Records from a collection:
↓↓↓
<file path="config.mk">
export PLATFORM = sky130hd
export DESIGN_NAME = pe_au_sequencer
export DESIGN_NICKNAME = d
export VERILOG_FILES = /design/src/rtl/pe_au_pkg.sv /design/src/rtl/pe_au_align_pipe.sv /design/src/rtl/pe_au_sequencer.sv
export SDC_FILE = /design/constraint.sdc
export NUM_CORES = 1
export LEC_CHECK = 0
export ABC_AREA = 1
export CORE_MARGIN = 2
export CORE_UTILIZATION = 30
export CTS_BUF_LIST = sky130_fd_sc_hd__clkbuf_8
export CTS_CLUSTER_SIZE = 8
export DETAILED_ROUTE_END_ITERATION = 7
export SLEW_MARGIN = 20
export SYNTH_ARGS = -nofsm -noshare
export SYNTH_HDL_FRONTEND = slang
export SYNTH_SLANG_ARGS = --single-unit
</file>
<file path="constraint.sdc">
create_clock -name clock_i -period 1.8 [get_ports clock_i]
set_input_delay 0.27 -clock clock_i [delete_from_list [all_inputs] [get_ports clock_i]]
set_output_delay 0.27 -clock clock_i [all_outputs]
set_load 0.005 [all_outputs]
</file>
==> src/flat_wrapper.sv <==
// flat-port wrapper written by rule: the top's interface ports become plain ports
module mem_port_arbiter_flat import cpu_pkg::*;
#(
  parameter int MAX_MEM_STREAK = 4
)
  (clk, resetn, cancel, if_req, if_addr, if_done, if_rdata, dm_req, dm_we, dm_addr, dm_wdata, dm_wstrb, dm_done, dm_rdata, mem_mem_req, mem_mem_we, mem_mem_addr, mem_mem_wdata, mem_mem_wstrb, mem_mem_ack, mem_mem_rdata);
  mem_port_arbiter_if mem_i ();
  input  logic clk;
  input  logic resetn;
  input  logic cancel;
  input  logic if_req;
  input  logic [XLEN-1:0] if_addr;
  output logic if_done;
  output logic [XLEN-1:0] if_rdata;
  input  logic dm_req;
  input  logic dm_we;
  input  logic [XLEN-1:0] dm_addr;
  input  logic [XLEN-1:0] dm_wdata;
  input  logic [STRB_W-1:0] dm_wstrb;
  output logic dm_done;
  output logic [XLEN-1:0] dm_rdata;
  output wire logic [$bits(mem_i.mem_req)-1:0] mem_mem_req;
  output wire logic [$bits(mem_i.mem_we)-1:0] mem_mem_we;
  output wire logic [$bits(mem_i.mem_addr)-1:0] mem_mem_addr;
  output wire logic [$bits(mem_i.mem_wdata)-1:0] mem_mem_wdata;
  output wire logic [$bits(mem_i.mem_wstrb)-1:0] mem_mem_wstrb;
  input wire logic [$bits(mem_i.mem_ack)-1:0] mem_mem_ack;
  input wire logic [$bits(mem_i.mem_rdata)-1:0] mem_mem_rdata;
  assign mem_mem_req = mem_i.mem_req;
  assign mem_mem_we = mem_i.mem_we;
  assign mem_mem_addr = mem_i.mem_addr;
  assign mem_mem_wdata = mem_i.mem_wdata;
  assign mem_mem_wstrb = mem_i.mem_wstrb;
  assign mem_i.mem_ack = mem_mem_ack;
  assign mem_i.mem_rdata = mem_mem_rdata;
  mem_port_arbiter #(.MAX_MEM_STREAK(MAX_MEM_STREAK)) u_core (.clk(clk), .resetn(resetn), .cancel(cancel), .if_req(if_req), .if_addr(if_addr), .if_done(if_done), .if_rdata(if_rdata), .dm_req(dm_req), .dm_we(dm_we), .dm_addr(dm_addr), .dm_wdata(dm_wdata), .dm_wstrb(dm_wstrb), .dm_done(dm_done), .dm_rdata(dm_rdata), .mem(mem_i));
endmodule
==> config.mk <==
export PLATFORM = sky130hd
export DESIGN_NAME = mem_port_arbiter_flat
export DESIGN_NICKNAME = d
export VERILOG_FILES = /design/src/rtl/cpu_pkg.sv /design/src/rtl/mem_port_arbiter_if.sv /design/src/rtl/mem_port_arbiter.sv /design/src/flat_wrapper.sv
export SDC_FILE = /design/constraint.sdc
export NUM_CORES = 1
export LEC_CHECK = 0
export BUFFER_PORTS_ARGS = -buffer_cell sky130_fd_sc_hd__clkbuf_2
export CORE_UTILIZATION = 40
export DETAILED_ROUTE_END_ITERATION = 10
export GPL_ROUTABILITY_DRIVEN = 0
export PLACE_DENSITY_LB_ADDON = 0.1
export SYNTH_ARGS = -nofsm -noshare
export SYNTH_HDL_FRONTEND = slang
export SYNTH_SLANG_ARGS = --single-unit
==> constraint.sdc <==
create_clock -name clk -period 4 [get_ports clk]
set_input_delay 0 -clock clk [delete_from_list [all_inputs] [get_ports clk]]
set_output_delay 0 -clock clk [all_outputs]
set_load 0.005 [all_outputs]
↑↑↑
Problem details:
Repeat, without change, each line of the data above from the one that contains "set_input_delay 0 -clock" through the final line, counting both.

Response area:
set_input_delay 0 -clock clk [delete_from_list [all_inputs] [get_ports clk]]
set_output_delay 0 -clock clk [all_outputs]
set_load 0.005 [all_outputs]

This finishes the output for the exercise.